Lesson 8.5
Tangent Lines and the Chord-Bisector Theorem
Finishing the shard and discovering why the center is always findable
This lesson finishes the shard story honestly. The fragment this time is small, well under a semicircle, so the Thales trick from 8.4 simply fails, and that failure is the entire motivation. The destination is two theorems that turn out to be one idea: the chord-bisector theorem and the radius-tangent theorem both fall out of the single fact that the center is equidistant from every point on the circle.
The chord-bisector theorem is really Unit 4 wearing a new hat, the perpendicular bisector theorem applied to the two endpoints of a chord, which are equidistant from the center because they are both radii. The intended pleasure is recognizing an old tool doing new work: draw any two chords, construct their perpendicular bisectors, and their intersection is the center.

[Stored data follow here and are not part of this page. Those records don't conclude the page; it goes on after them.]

<file path="src/hdl/arpc_pkg.sv">
// Package for the ARP cache engine: sizes, operation and result codes,
// the item structs of both channels and the structs shared by the controller and the cell row.
// No dependencies.
`timescale 1ns / 1ps
`default_nettype none

package arpc_pkg;

    localparam int CACHE_ENTRIES = 32;
    localparam int IDX_W = $clog2(CACHE_ENTRIES);

    localparam logic [1:0] OP_LOOKUP = 2'd0;
    localparam logic [1:0] OP_INSERT = 2'd1;
    localparam logic [1:0] OP_PACKET = 2'd2;

    localparam logic [1:0] STAT_OK      = 2'd0;
    localparam logic [1:0] STAT_MISS    = 2'd1;
    localparam logic [1:0] STAT_DROP    = 2'd2;
    localparam logic [1:0] STAT_IGNORED = 2'd3;

    localparam logic [1:0] ACT_NONE     = 2'd0;
    localparam logic [1:0] ACT_UPDATED  = 2'd1;
    localparam logic [1:0] ACT_INSERTED = 2'd2;

    localparam logic [15:0] HW_ETHERNET  = 16'h0001;
    localparam logic [15:0] PROTO_IPV4   = 16'h0800;
    localparam logic [7:0]  HW_ADDR_LEN  = 8'd6;
    localparam logic [7:0]  IP_ADDR_LEN  = 8'd4;
    localparam logic [15:0] OPC_REQUEST  = 16'd1;
    localparam logic [10:0] MIN_PKT_LEN  = 11'd28;

    typedef struct packed {
        logic [1:0]  operation;
        logic [3:0]  if_index;
        logic [31:0] ip_addr;
        logic [47:0] mac_addr;
        logic [31:0] tgt_ip;
        logic [15:0] hw_type;
        logic [15:0] proto_type;
        logic [15:0] addr_lengths;
        logic [15:0] arp_opcode;
        logic [10:0] packet_len;
        logic [31:0] local_ip;
        logic [47:0] local_mac;
    } arpc_req_t;

    typedef struct packed {
        logic [1:0]  status;
        logic [1:0]  table_action;
        logic [47:0] found_mac;
        logic        reply_valid;
        logic [47:0] reply_dest_mac;
        logic [31:0] reply_dest_ip;
    } arpc_rsp_t;

    typedef struct packed {
        logic        token;
        logic        hit;
        logic [47:0] mac;
    } arpc_link_t;

    typedef struct packed {
        logic [31:0] ip;
        logic [3:0]  iface;
        logic [47:0] mac;
        logic        wr_hit;
        logic        wr_new;
    } arpc_cmd_t;

    typedef enum logic [1:0] {
        ST_IDLE,
        ST_LAUNCH,
        ST_SCAN,
        ST_FINISH
    } arpc_state_t;

endpackage

`default_nettype wire

</file>
<file path="src/hdl/arpc_cell.sv">
// One cache entry of the ARP cache row: stored key and MAC, key compare,
// and one stage of the search token path. Depends on arpc_pkg.
`timescale 1ns / 1ps
`default_nettype none

module arpc_cell (
    input  wire logic                 clk,
    input  wire logic                 rst_n,
    input  wire arpc_pkg::arpc_link_t link_in,
    output arpc_pkg::arpc_link_t      link_out,
    input  wire arpc_pkg::arpc_cmd_t  cmd,
    input  wire logic                 slot_sel,
    output logic                      matched
);
    import arpc_pkg::*;

    logic [31:0] ip_reg, ip_next;
    logic [3:0]  if_reg, if_next;
    logic [47:0] mac_reg, mac_next;
    logic        match_reg, match_next;
    arpc_link_t  link_reg, link_next;
    logic        cmp;
    logic        hit_here;
    logic        wr_new;
    logic        wr_upd;

    always_comb
    begin
        cmp      = (ip_reg == cmd.ip) && (if_reg == cmd.iface) && (cmd.ip != 32'd0);
        hit_here = link_in.token && cmp;

        link_next.token = link_in.token;
        link_next.hit   = link_in.hit || hit_here;
        link_next.mac   = hit_here ? mac_reg : link_in.mac;

        match_next = link_in.token ? cmp : match_reg;

        wr_new = cmd.wr_new && slot_sel;
        wr_upd = cmd.wr_hit && match_reg;

        ip_next  = ip_reg;
        if_next  = if_reg;
        mac_next = mac_reg;
        if (wr_new)
        begin
            ip_next  = cmd.ip;
            if_next  = cmd.iface;
            mac_next = cmd.mac;
        end
        else if (wr_upd)
        begin
            mac_next = cmd.mac;
        end
    end

    always_ff @(posedge clk or negedge rst_n)
    begin
        if (!rst_n)
        begin
            ip_reg    <= '0;
            if_reg    <= '0;
            match_reg <= 1'b0;
            link_reg  <= '0;
        end
        else
        begin
            ip_reg    <= ip_next;
            if_reg    <= if_next;
            match_reg <= match_next;
            link_reg  <= link_next;
        end
    end

    always_ff @(posedge clk)
    begin
        mac_reg <= mac_next;
    end

    assign link_out = link_reg;
    assign matched  = match_reg;

    // A new entry is only written where no entry of the same key exists.
    a_new_not_hit: assert property (@(posedge clk) disable iff (!rst_n)
        !(cmd.wr_new && cmd.wr_hit))
        else $error("cell sees update and insert together");
    // An empty entry never reports a match.
    a_empty_no_match: assert property (@(posedge clk) disable iff (!rst_n)
        link_in.token && (ip_reg == 32'd0) |=> !match_reg)
        else $error("empty entry matched");
    // The token leaves in the cycle after it arrives.
    a_token_moves: assert property (@(posedge clk) disable iff (!rst_n)
        link_in.token |=> link_out.token)
        else $error("token lost in cell");

endmodule

`default_nettype wire

</file>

I’ll be straight about this day, it was a bigger push than I wanted. A few groups made the jump from “the center is equidistant from all points” to “a chord is a segment, and we already know something about points equidistant from a segment’s endpoints” quickly. Many did not, and I ended up giving more groups more direct hints than I am comfortable with in a thinking classroom. When the teacher’s hints are carrying that much of the load, the thinking has quietly migrated from the students back to me. Everyone did get there, and the reinvention of the perpendicular-bisector construction was real but the route needs redesigning so that the recall is available to groups without my handing it over. I think it is appropriate to start the class with a quick review of the perpendicular bisector theorem.

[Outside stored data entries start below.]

--- config.mk ---
export PLATFORM = sky130hd
export DESIGN_NAME = uart_baud_divisor_search_flat
export DESIGN_NICKNAME = d
export VERILOG_FILES = /design/src/rtl/uart_bds_pkg.sv /design/src/rtl/uart_bds_in_if.sv /design/src/rtl/uart_bds_out_if.sv /design/src/rtl/uart_baud_divisor_search.sv /design/src/rtl/uart_bds_div.sv /design/src/flat_wrapper.sv
export SDC_FILE = /design/constraint.sdc
export NUM_CORES = 1
export LEC_CHECK = 0
export ABC_AREA = 1
export BUFFER_PORTS_ARGS = -buffer_cell sky130_fd_sc_hd__buf_4
export CAP_MARGIN = 25
export CORE_UTILIZATION = 29
export CTS_CLUSTER_DIAMETER = 60
export CTS_CLUSTER_SIZE = 28
export DETAILED_ROUTE_END_ITERATION = 8
export GPL_TIMING_DRIVEN = 0
export PLACE_DENSITY = 0.48
export RECOVER_POWER = 25
export SYNTH_ARGS = -nofsm -noshare
export SYNTH_HDL_FRONTEND = slang
export SYNTH_HIERARCHICAL = 1
export SYNTH_SLANG_ARGS = --single-unit
--- constraint.sdc ---
create_clock -name clk_i -period 12.2 [get_ports clk_i]
set_input_delay 0 -clock clk_i [delete_from_list [all_inputs] [get_ports clk_i]]
set_output_delay 0 -clock clk_i [all_outputs]
set_load 0.01 [all_outputs]
--- src/rtl/uart_bds_pkg.sv ---
package uart_bds_pkg;

  localparam int unsigned OsrMax   = 32;
  localparam int unsigned RatioMin = 4;
  localparam int unsigned RatioDef = 16;
  localparam int unsigned DivDef   = 4;
  localparam int unsigned PctBase  = 100;

  localparam int unsigned WordW  = 32;
  localparam int unsigned RatioW = 6;
  localparam int unsigned DivW   = 16;
  localparam int unsigned CntW   = $clog2(WordW);

  typedef enum logic [1:0] {
    StOk     = 2'd0,
    StBadErr = 2'd1,
    StInvalid = 2'd2
  } status_e;

  typedef struct packed {
    logic [WordW-1:0] clock_hz;
    logic [WordW-1:0] target_baud;
  } in_t;

  typedef struct packed {
    logic [RatioW-1:0] oversample_ratio;
    logic [DivW-1:0]   rate_divisor;
    status_e           status;
  } out_t;

  typedef struct packed {
    logic             start;
    logic [WordW-1:0] num;
    logic [WordW-1:0] den;
  } div_req_t;

  typedef struct packed {
    logic             done;
    logic [WordW-1:0] quot;
  } div_rsp_t;

endpackage

--- src/rtl/uart_bds_in_if.sv ---
interface uart_bds_in_if import uart_bds_pkg::*; ();
  logic valid;
  logic ready;
  in_t  data;

  modport source (output valid, output data, input ready);
  modport sink (input valid, input data, output ready);
endinterface

--- src/rtl/uart_bds_out_if.sv ---
interface uart_bds_out_if import uart_bds_pkg::*; ();
  logic valid;
  logic ready;
  out_t data;

  modport source (output valid, output data, input ready);
  modport sink (input valid, input data, output ready);
endinterface

--- src/rtl/uart_baud_divisor_search.sv ---
// Channel  Dir  Payload                                     Beat
// in_i     in   clock_hz, target_baud                       valid & ready
// out_o    out  oversample_ratio, rate_divisor, status      valid & ready
//
// One beat in, one beat out. Baud zero answers without any trial.
// Otherwise each ratio trial takes 3 divisions plus setup; up to 29
// trials are run, plus a final baud/100 division. All divisions use
// the shared 32-bit serial divider.
// in_i.ready is high only while idle; a result held on a stalled out_o
// does not block the next input beat. Reset is asynchronous, active low.
module uart_baud_divisor_search import uart_bds_pkg::*; (
  input  logic            clk_i,
  input  logic            rst_ni,
  uart_bds_in_if.sink     in_i,
  uart_bds_out_if.source  out_o
);

  typedef enum logic [2:0] {
    SIdle,
    SMul,
    SDiv,
    SCmp,
    SOut
  } state_e;

  typedef enum logic [1:0] {
    PhDiv,
    PhLo,
    PhHi,
    PhLim
  } phase_e;

  state_e            state_q;
  phase_e            ph_q;
  logic              start_q;
  logic [WordW-1:0]  clk_q, baud_q, den_q, num_q;
  logic [RatioW-1:0] r_q;
  logic [DivW-1:0]   d_q;
  logic [WordW-1:0]  err_q, errup_q, best_err_q;
  logic [RatioW-1:0] best_ratio_q;
  logic [DivW-1:0]   best_div_q;
  status_e           res_status_q;
  logic              out_valid_q;
  out_t              out_data_q;

  logic [DivW:0]          d_inc;
  logic [WordW-1:0]       mul_a;
  logic [WordW+RatioW-1:0] prod;
  logic [WordW-1:0]       sel_err;
  logic [DivW-1:0]        sel_div;
  logic                   better;
  logic [WordW-1:0]       new_best;
  logic [WordW-1:0]       lim;
  div_req_t               div_req;
  div_rsp_t               div_rsp;
  logic                   in_acc;

  assign in_acc = in_i.valid && in_i.ready;
  assign d_inc  = {1'b0, d_q} + (DivW+1)'(1);

  always_comb begin
    unique case (ph_q)
      PhDiv:   mul_a = baud_q;
      PhLo:    mul_a = {{(WordW-DivW){1'b0}}, d_q};
      PhHi:    mul_a = {{(WordW-DivW-1){1'b0}}, d_inc};
      default: mul_a = '0;
    endcase
  end

  assign prod = {{RatioW{1'b0}}, mul_a} * {{WordW{1'b0}}, r_q};

  assign better   = (err_q > errup_q);
  assign sel_err  = better ? errup_q : err_q;
  assign sel_div  = better ? d_inc[DivW-1:0] : d_q;
  assign new_best = (sel_err < best_err_q) ? sel_err : best_err_q;
  assign lim      = div_rsp.quot + {div_rsp.quot[WordW-2:0], 1'b0};

  assign div_req.start = start_q;
  assign div_req.num   = num_q;
  assign div_req.den   = den_q;

  uart_bds_div u_div (
    .clk_i  (clk_i),
    .rst_ni (rst_ni),
    .req_i  (div_req),
    .rsp_o  (div_rsp)
  );

  always_ff @(posedge clk_i or negedge rst_ni) begin
    if (!rst_ni) begin
      state_q     <= SIdle;
      ph_q        <= PhDiv;
      start_q     <= 1'b0;
      out_valid_q <= 1'b0;
    end else begin
      start_q <= (state_q == SMul);
      if (out_valid_q && out_o.ready && state_q != SOut) begin
        out_valid_q <= 1'b0;
      end
      unique case (state_q)
        SIdle: begin
          if (in_acc) begin
            clk_q        <= in_i.data.clock_hz;
            baud_q       <= in_i.data.target_baud;
            r_q          <= RatioW'(OsrMax);
            best_ratio_q <= RatioW'(RatioDef);
            best_div_q   <= DivW'(DivDef);
            best_err_q   <= in_i.data.target_baud;
            ph_q         <= PhDiv;
            if (in_i.data.target_baud == '0) begin
              res_status_q <= StInvalid;
              state_q      <= SOut;
            end else begin
              state_q <= SMul;
            end
          end
        end
        SMul: begin
          if (ph_q == PhLim) begin
            num_q <= baud_q;
            den_q <= WordW'(PctBase);
          end else begin
            num_q <= clk_q;
            den_q <= prod[WordW-1:0];
          end
          state_q <= SDiv;
        end
        SDiv: begin
          if (div_rsp.done) begin
            unique case (ph_q)
              PhDiv: begin
                d_q     <= (div_rsp.quot[DivW-1:0] == '0) ? DivW'(1)
                                                          : div_rsp.quot[DivW-1:0];
                ph_q    <= PhLo;
                state_q <= SMul;
              end
              PhLo: begin
                err_q   <= div_rsp.quot - baud_q;
                ph_q    <= PhHi;
                state_q <= SMul;
              end
              PhHi: begin
                errup_q <= baud_q - div_rsp.quot;
                state_q <= SCmp;
              end
              default: begin
                res_status_q <= (best_err_q > lim) ? StBadErr : StOk;
                state_q      <= SOut;
              end
            endcase
          end
        end
        SCmp: begin
          if (sel_err < best_err_q) begin
            best_err_q   <= sel_err;
            best_ratio_q <= r_q;
            best_div_q   <= sel_div;
          end
          if (new_best == '0 || r_q == RatioW'(RatioMin)) begin
            ph_q <= PhLim;
          end else begin
            r_q  <= r_q - RatioW'(1);
            ph_q <= PhDiv;
          end
          state_q <= SMul;
        end
        default: begin
          if (!out_valid_q || out_o.ready) begin
            out_valid_q                 <= 1'b1;
            out_data_q.oversample_ratio <= best_ratio_q;
            out_data_q.rate_divisor     <= best_div_q;
            out_data_q.status           <= res_status_q;
            state_q                     <= SIdle;
          end
        end
      endcase
    end
  end

  assign in_i.ready  = (state_q == SIdle);
  assign out_o.valid = out_valid_q;
  assign out_o.data  = out_data_q;

endmodule

--- src/rtl/uart_bds_div.sv ---
// restoring divider, one quotient bit per cycle; den zero gives all ones
module uart_bds_div import uart_bds_pkg::*; (
  input  logic     clk_i,
  input  logic     rst_ni,
  input  div_req_t req_i,
  output div_rsp_t rsp_o
);

  logic             busy_q, busy_d;
  logic             done_q, done_d;
  logic [CntW-1:0]  cnt_q, cnt_d;
  logic [WordW-1:0] rem_q, rem_d;
  logic [WordW-1:0] quo_q, quo_d;
  logic [WordW-1:0] den_q, den_d;
  logic [WordW:0]   trial;
  logic [WordW:0]   diff;
  logic             bit_ok;

  assign trial  = {rem_q, quo_q[WordW-1]};
  assign diff   = trial - {1'b0, den_q};
  assign bit_ok = trial >= {1'b0, den_q};

  always_comb begin
    busy_d = busy_q;
    done_d = 1'b0;
    cnt_d  = cnt_q;
    rem_d  = rem_q;
    quo_d  = quo_q;
    den_d  = den_q;
    if (req_i.start) begin
      busy_d = 1'b1;
      cnt_d  = '0;
      rem_d  = '0;
      quo_d  = req_i.num;
      den_d  = req_i.den;
    end else if (busy_q) begin
      rem_d = bit_ok ? diff[WordW-1:0] : trial[WordW-1:0];
      quo_d = {quo_q[WordW-2:0], bit_ok};
      cnt_d = cnt_q + CntW'(1);
      if (cnt_q == CntW'(WordW - 1)) begin
        busy_d = 1'b0;
        done_d = 1'b1;
      end
    end
  end

  always_ff @(posedge clk_i or negedge rst_ni) begin
    if (!rst_ni) begin
      busy_q <= 1'b0;
      done_q <= 1'b0;
      cnt_q  <= '0;
    end else begin
      busy_q <= busy_d;
      done_q <= done_d;
      cnt_q  <= cnt_d;
    end
  end

  always_ff @(posedge clk_i) begin
    rem_q <= rem_d;
    quo_q <= quo_d;
    den_q <= den_d;
  end

  assign rsp_o.done = done_q;
  assign rsp_o.quot = quo_q;

endmodule

--- src/flat_wrapper.sv ---
// flat-port wrapper written by rule: the top's interface ports become plain ports
module uart_baud_divisor_search_flat import uart_bds_pkg::*;
  (clk_i, rst_ni, in_i_valid, in_i_data, in_i_ready, out_o_valid, out_o_data, out_o_ready);
  uart_bds_in_if in_i_i ();
  uart_bds_out_if out_o_i ();
  input  logic clk_i;
  input  logic rst_ni;
  input wire logic [$bits(in_i_i.valid)-1:0] in_i_valid;
  input wire logic [$bits(in_i_i.data)-1:0] in_i_data;
  output wire logic [$bits(in_i_i.ready)-1:0] in_i_ready;
  output wire logic [$bits(out_o_i.valid)-1:0] out_o_valid;
  output wire logic [$bits(out_o_i.data)-1:0] out_o_data;
  input wire logic [$bits(out_o_i.ready)-1:0] out_o_ready;
  assign in_i_i.valid = in_i_valid;
  assign in_i_i.data = in_i_data;
  assign in_i_ready = in_i_i.ready;
  assign out_o_valid = out_o_i.valid;
  assign out_o_data = out_o_i.data;
  assign out_o_i.ready = out_o_ready;
  uart_baud_divisor_search u_core (.clk_i(clk_i), .rst_ni(rst_ni), .in_i(in_i_i), .out_o(out_o_i));
endmodule
Word level (Yosys, flattened, before mapping)
Cells that the tools add are included.

storage, ports and cells
  bits in registers = 404
  input bits = 68
  output and inout bits = 26

operators by class
  multiplexer cells = 47
  order comparisons = 4
  add/sub/neg operators = 7
  equality and inequality tests = 16
  multiply operators = 1
  reduce and logical (&&, ||, !) cells = 31
  bitwise logic cells = 1

operators by type and width
  kind                                                              number
  32-bit two-way mux                                                7
  32-bit case mux with 3 select lines                               1
  32-bit subtractor                                                 3
  32-bit greater-than comparator                                    2
  32-bit logical NOT                                                2
  32-bit case mux with 2 select lines                               1
  16-bit two-way mux                                                3
  33-bit by 32-bit greater-or-equal comparator with 1-bit output    1
  32-bit adder                                                      1
  32-bit < comparator                                               1
  32-bit by 6-bit multiplier with 32-bit output                     1
  16-bit case mux with 2 select lines                               1
  6-bit two-way mux                                                 4
  6-bit case mux with 2 select lines                                2
  4-bit AND reduction                                               6
  16-bit by 1-bit adder with 17-bit output (second input constant)  1
  16-bit logical NOT                                                1
  2-bit two-way mux                                                 7
  3-bit two-way mux                                                 4
  3-bit case mux with 4 select lines                                1
  3-bit AND reduction                                               4
  1-bit two-way mux                                                 10
  5-bit two-way mux                                                 2
  2-bit != test (second input constant)                             5
  27 further kinds                                                  36

Depth between registers and ports, before layout
  word-level depth = 8
  mapped depth = 40
  mapped depth without buffers = 37

Hierarchy
The synthesis kept the hierarchy.

modules (own cells, without submodules)
  module                    cells an instance  seq. area each (sq um)  times used  area an instance (sq um)
  uart_baud_divisor_search  2764               9003.6                  1           23986.8
  uart_bds_div              966                2737.6                  1           6729.0

Least setup slack after synthesis
Ideal clock, no wire load.

  path kind = register to register
  start = register u_core.ph_q[0]
  end = register u_core.den_q[30] (data pin)
  library setup time = 0.253 ns
  data required time = 11.947 ns
  path buffers = 0
  period minus slack after synthesis = 5.756 ns
  path slack = 6.444 ns
  arrival = 5.503 ns
  stages on the path, launching flop included = 32
  cell sequence = dfrtp_1 inv_1 nor2_1 clkinv_1 o221ai_1 nand2_1 fa_1 fa_1 fa_1 inv_1 ha_1 nand3_1 nand3_1 a21oi_1 o21bai_1 inv_1 o21a_1 inv_1 nand2_1 nand2_1 a21oi_1 o21ai_1 a21boi_0 o21ai_1 a21oi_1 o21ai_1 nand2_1 nand2_1 a21oi_1 nand2_1 nand2_1 nor2_1

between the ends
  word-level cells in the longest chain between the ends = 3
  elaborated cells between the ends (all ways) = 6
  those cells by class = mul (1); eq/ne (3); mux (1); reduce/logical (1)

ends and longest elaborated chain
  element                                        line                             text
  start: declaration                             uart_baud_divisor_search.sv:34   phase_e ph_q;
  start signal: assignment                       uart_baud_divisor_search.sv:92   ph_q <= PhDiv;
  start signal: assignment                       uart_baud_divisor_search.sv:109  ph_q <= PhDiv;
  start signal: assignment                       uart_baud_divisor_search.sv:134  ph_q <= PhLo;
  2-bit == test, or another cell as far along    uart_baud_divisor_search.sv:62   unique case (ph_q)
  32-bit case mux with 3 select lines            uart_baud_divisor_search.sv:62
  32-bit by 6-bit multiplier with 32-bit output  uart_baud_divisor_search.sv:70   assign prod = {{RatioW{1'b0}}, mul_a} * {{WordW{1'b0}}, r_q};
  end signal: assignment                         uart_baud_divisor_search.sv:121  den_q <= WordW'(PctBase);
  end signal: assignment                         uart_baud_divisor_search.sv:124  den_q <= prod[WordW-1:0];
  end: declaration                               uart_baud_divisor_search.sv:36   logic [WordW-1:0] clk_q, baud_q, den_q, num_q;

Parallel ways exist; a longest one is shown, timed or not.
A chain may end at the register's enable or synchronous reset.

Final worst setup path
  start = register u_core.ph_q[0]
  end = register u_core.den_q[27] (data pin)

The elaborated chain is that of the path after synthesis.

==> flow_summary.json <==
{
  "status": "complete, but fails checks",
  "violations": "DRC, capacitance limit, slew limit",
  "crit_path_end_kind": "flop",
  "ys_seq_area_share_pct": 38.23,
  "clock_power_share_pct": 13.8,
  "max-slew-margin-rel_pct": -20.12,
  "critical_path_arrival_ns": 8.08,
  "top_layer_used": "met5",
  "wl_per_cell_um": 18.70,
  "p_comb_share_pct": 64.6,
  "synth-seq-cells": 404,
  "place_congestion": 0.9283,
  "met3WireLength_um": 6162,
  "wirelength_um": 100900,
  "power.leakage_nw": 16.39,
  "ctsResizeCount": 0,
  "initial_core_util_pct": 29.22,
  "overflow": 0,
  "wl_met1_um": 48980,
  "vias": 25370,
  "area_growth_pct": 16.24,
  "peakVddDrop_mv": 0.1751,
  "numCtsBuffers": 47,
  "min-delay-path-class": "in -> reg",
  "path_class": "reg -> reg",
  "synth-simple-area-share_pct": 20.00,
  "fillCellCount": 11256,
  "std_cell_rows": 119,
  "cpMostUsedCell": "nand2_1",
  "io_buffers": 93,
  "fin_tns_setup_ns": 0,
  "antenna_found_initial": 3,
  "rrSetupSlack_ns": 4.55,
  "syn_area_sq_um": 30720,
  "synth_edf_count": 358,
  "grt_start_max_net_pins": 35,
  "final_max_slew_viol_count": 45,
  "clock_latency_ns": 0.64,
  "ys_warn_count": 6,
  "die_w_um": 327.4,
  "fin_crit_sh_pct": 62.73,
  "pwr-share-seq_pct": 21.7,
  "cp_slowest_cell": "o221ai_1",
  "utilization_pct": 33.97,
  "stdcell_area_sq_um": 35700,
  "setup_ws_ns": 4.547,
  "dieArea_sq_um": 107200,
  "muxShareOfSynthArea_pct": 0,
  "core_area_sq_um": 105100,
  "grt_use_total_pct": 18.76,
  "setup_viol": 0,
  "worstSetupStartpointType": "flop",
  "drt-pass1-iter-count": 7,
  "via_per_inst": 4.704,
  "initialDrtViolationCount": 2120,
  "p_int_mw": 5.495,
  "synth_top_family_by_area": "simple AND/OR/NAND/NOR gates",
  "grt_setup_unrepaired": "false",
  "yosys_most_used_dff": "edfxtp_1",
  "ant_nets": 0,
  "clock_sinks": 404,
  "worst_pin_slew_ns": 1.788,
  "met2_length_um": 43400,
  "cts_tree": "built",
  "pre_cts_ws_ns": 4.719,
  "switching_share_pct": 51.07,
  "ios": 94,
  "grt_pass1_wl_um": 151600,
  "synth_fa_ha_area_share_pct": 18.20,
  "crit_family": "compound AO/OA/AOI/OAI gates",
  "syn_nets": 4177,
  "hpwl_um": 82750,
  "drcViolationCount": 2,
  "fin_cells": 5393,
  "crit_buf_inv": 3,
  "syn_area_per_cell_sq_um": 8.235,
  "max_freq_mhz": 130.7,
  "yosysUniqueCellTypes": 58,
  "p_switching_mw": 5.735,
  "synth-async-reset-ratio_pct": 3.465,
  "fp.dieH_um": 327.4,
  "cts_root_buffer": "clkbuf_16",
  "placed_cells": 5236,
  "post-route-min-period_ns": 7.653,
  "cts.path.max_buffers": 3,
  "drive_gt1_share_pct": 5.074,
  "powerDensity_nw_per_um2": 314.5,
  "timing.final.hold_violations": 0,
  "cp_max_fo": 10,
  "synth_compound_area_share_pct": 10.96,
  "skew_ns": 0.05625,
  "cts-htree-levels": 2,
  "drv_cap": 2,
  "cp.required_ns": 12.63,
  "slowest_delay_ns": 0.92,
  "post_dp_cell_area_sq_um": 33520,
  "synth-xor-area-share_pct": 3.536,
  "clk_pin_slew_ns": 0.09,
  "grt_pass1_vias": 24648,
  "nNetsFinal": 4409,
  "syn_inst": 3730
}
-- cell usage after synthesis (5+ instances only) --
library cell	n	area (sq um)
nand3_1	111	555.5
nand3b_1	48	360.4
a211oi_1	5	37.54
a21o_1	7	52.55
o21ai_1	27	135.1
nor2_1	243	912.1
buf_6	5	56.30
clkbuf_1	79	296.5
nor4_1	16	100.1
xor2_1	87	762.0
edfxtp_1	358	10750
dfxtp_1	32	640.6
fa_1	113	2262
ha_1	266	3328
dfrtp_1	14	350.3
xnor2_1	37	324.1
a21boi_1	6	45.04
o2111ai_1	5	43.79
nor3_1	33	165.2
nand2_1	983	3690
o211ai_1	11	82.58
o21a_1	13	97.59
o21bai_1	11	82.58
inv_1	612	2297
nand2_2	9	56.30
a21oi_1	259	1296
buf_2	9	45.04
o21ai_0	221	1106
nor2_2	8	50.05
o221ai_1	15	131.4
inv_2	6	22.52
a31oi_1	8	50.05
nand4_1	15	93.84
clkinv_1	7	26.28
-- final timing paths --
check / cells after the start / endpoint / from
worst max-delay path: 29 / u_core/den_q[27] / u_core/ph_q[0]
worst min-delay path: 2 / u_core/clk_q[4] / in_i_data[36]
max in group asynchronous: 3 / u_core/u_div/cnt_q[2] / rst_ni
worst min register to register: 0 / u_core/u_div/den_q[3] / u_core/den_q[3]
min in group asynchronous: 3 / u_core/state_q[2] / rst_ni
worst max register to register: 29 / u_core/den_q[27] / u_core/ph_q[0]
-- metrics by stage --
stage	hold WS, ns	power (mW)
6_report	0.08440	11.23
5_1_grt	0.06517	12.43
4_1_cts	0.02564	11.35
3_5_place_dp	-0.1030	9.719
3_3_place_gp	-0.1045	9.664
2_1_floorplan	-0.2956	7.474
-- logic make-up after synthesis --
| kind of cell | Yosys count |
|---|---|
| simple gates | 1485 |
| buf+inv | 726 |
| flops | 404 |
| fa+ha+maj | 379 |
| xor+xnor | 124 |
| compound gates | 612 |
-- cells in the final DEF (no fill, tap or decap), types with 7 or more instances in the layout --
cell type,count
nand2_1,983
inv_1,612
edfxtp_1,358
ha_1,266
a21oi_1,257
nor2_1,242
o21ai_0,221
clkbuf_1,141
fa_1,113
nand3_1,111
xor2_1,87
dlygate4sd3_1,68
clkbuf_16,48
nand3b_1,48
xnor2_1,37
dfxtp_1,32
clkbuf_4,29
nor3_1,29
o21ai_1,27
buf_6,18
nor4_1,16
nand4_1,15
o221ai_1,15
dfrtp_1,14
o21a_1,13
o21bai_1,11
o211ai_1,11
clkinv_1,10
buf_2,10
clkinv_8,9
nand2_2,9
nor2_2,8
a31oi_1,8
buf_4,7
a21o_1,7
-- layout make-up --
| type | count | area [sq um] | area share (%) |
|---|---|---|---|
| Timing Repair Buffer | 183 | 1461 | 4.093 |
| Tap cell | 1391 | 1740 | 4.875 |
| Multi-Input combinational cell | 2600 | 16240 | 45.47 |
| Antenna cell | 1 | 2.502 | 0.007009 |
| Clock buffer | 50 | 1209 | 3.385 |
| Buffer | 101 | 444.2 | 1.244 |
| Sequential cell | 404 | 11740 | 32.88 |
| Clock inverter | 38 | 524.3 | 1.468 |
| Inverter | 625 | 2346 | 6.571 |
-- routing by layer --
metal	track usage, %	vias up
met3	3.076	101
met2	28.55	691
met1	27.34	11955
li1	-	12619
met5	0	-
met4	4.957	4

The tangent results produced a telling reaction. Students found the radius-tangent proof, the radius is the shortest distance from the center to the line, so it must be perpendicular, too simple to trust. A year of multi-step arguments had trained them to expect more steps, and a one-line argument felt like getting away with something. That is worth surfacing directly: a proof is just an argument convincing enough that you cannot find a hole in it, and since they could not find one, they accepted it. They found the proof that the two tangent segments from an external point are equal far more satisfying, more moving parts, more to hold onto. The contrast itself is a good conversation about what a proof actually is.